Records to use:
____
This design comes from an exercise in tuning for small area and a short achievable clock period on the open sky130 flow, not from production work.
Function was checked by simulation only, so behaviour that the tests miss may differ from the original.
No activity file was given, so power comes from the tool's default toggle rates.

## v2
==> flow/design.v (excerpt) <==
module sett_blkchk (
    input  wire         clk,
    input  wire         rst,           
    input  wire         in_valid,
    input  wire         in_write,      
    input  wire [2:0]   in_idx,
    input  wire [73:0]  in_wword,
    input  wire [591:0] in_block,      
    input  wire [7:0]   in_rowchk,
    input  wire [73:0]  in_colchk,
    output reg          out_valid,
    output reg  [73:0]  out_word,      
    output reg  [591:0] out_block,     
    output reg  [7:0]   out_rowchk,    
    output reg  [73:0]  out_colchk,
    output reg          out_corr,      
    output reg          out_chkfix,    
    output reg          out_uncorr,    
    output reg  [2:0]   out_err_word,  
    output reg  [6:0]   out_err_bit    
);
Size in the first run: about 1600 flip-flops, about 1500 I/O pins, about 68000 µm² of cells after synthesis.
Settings: LEC_CHECK=0, CAP_MARGIN=20, CORE_AREA=2.3 2.72 377.7 377.28, DIE_AREA=0 0 380 380, PLACE_DENSITY=0.72, SLEW_MARGIN=20; clock period 15.0 ns.
standard.sh (not shown) runs the stock make flow with config.mk's settings and CLKGATE_MAP_FILE= SYNTH_SCRIPT=/design/flow/synth_recipe.tcl, a recipe that flattens the netlist after the stock synthesis.
==> flow/flow/run.sh <==
#!/bin/bash
# Own flow: the standard ORFS layout with a few extra make settings:
# - port buffers use a plain buffer instead of the default delay-buffer cell,
# - CTS does not add dummy loads,
# - synthesis buffers are removed at floorplan instead of a timing repair there,
# - the timing repairs after CTS and global routing aim for extra setup slack
#   on the worst endpoints (the SDC is unchanged).
set -euo pipefail
EXTRA="'BUFFER_PORTS_ARGS=-buffer_cell sky130_fd_sc_hd__buf_1' 'CTS_ARGS=-sink_clustering_enable -repair_clock_nets -dont_use_dummy_load' REMOVE_ABC_BUFFERS=1 SETUP_SLACK_MARGIN=10.8 TNS_END_PERCENT=10 'PLACE_PINS_ARGS=-min_distance 1 -min_distance_in_tracks'"
sed "s|\"\${@:-finish}\"|$EXTRA \"\${@:-finish}\"|" standard.sh > own_standard.sh
bash own_standard.sh > own_standard.log 2>&1
v2 finished all stages; the layout is clean.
____
Problem statement: Exactly as they appear above, give the entries again.

Output of the task:
This design comes from an exercise in tuning for small area and a short achievable clock period on the open sky130 flow, not from production work.
Function was checked by simulation only, so behaviour that the tests miss may differ from the original.
No activity file was given, so power comes from the tool's default toggle rates.

## v2
==> flow/design.v (excerpt) <==
module sett_blkchk (
    input  wire         clk,
    input  wire         rst,           
    input  wire         in_valid,
    input  wire         in_write,      
    input  wire [2:0]   in_idx,
    input  wire [73:0]  in_wword,
    input  wire [591:0] in_block,      
    input  wire [7:0]   in_rowchk,
    input  wire [73:0]  in_colchk,
    output reg          out_valid,
    output reg  [73:0]  out_word,      
    output reg  [591:0] out_block,     
    output reg  [7:0]   out_rowchk,    
    output reg  [73:0]  out_colchk,
    output reg          out_corr,      
    output reg          out_chkfix,    
    output reg          out_uncorr,    
    output reg  [2:0]   out_err_word,  
    output reg  [6:0]   out_err_bit    
);
Size in the first run: about 1600 flip-flops, about 1500 I/O pins, about 68000 µm² of cells after synthesis.
Settings: LEC_CHECK=0, CAP_MARGIN=20, CORE_AREA=2.3 2.72 377.7 377.28, DIE_AREA=0 0 380 380, PLACE_DENSITY=0.72, SLEW_MARGIN=20; clock period 15.0 ns.
standard.sh (not shown) runs the stock make flow with config.mk's settings and CLKGATE_MAP_FILE= SYNTH_SCRIPT=/design/flow/synth_recipe.tcl, a recipe that flattens the netlist after the stock synthesis.
==> flow/flow/run.sh <==
#!/bin/bash
# Own flow: the standard ORFS layout with a few extra make settings:
# - port buffers use a plain buffer instead of the default delay-buffer cell,
# - CTS does not add dummy loads,
# - synthesis buffers are removed at floorplan instead of a timing repair there,
# - the timing repairs after CTS and global routing aim for extra setup slack
#   on the worst endpoints (the SDC is unchanged).
set -euo pipefail
EXTRA="'BUFFER_PORTS_ARGS=-buffer_cell sky130_fd_sc_hd__buf_1' 'CTS_ARGS=-sink_clustering_enable -repair_clock_nets -dont_use_dummy_load' REMOVE_ABC_BUFFERS=1 SETUP_SLACK_MARGIN=10.8 TNS_END_PERCENT=10 'PLACE_PINS_ARGS=-min_distance 1 -min_distance_in_tracks'"
sed "s|\"\${@:-finish}\"|$EXTRA \"\${@:-finish}\"|" standard.sh > own_standard.sh
bash own_standard.sh > own_standard.log 2>&1
v2 finished all stages; the layout is clean.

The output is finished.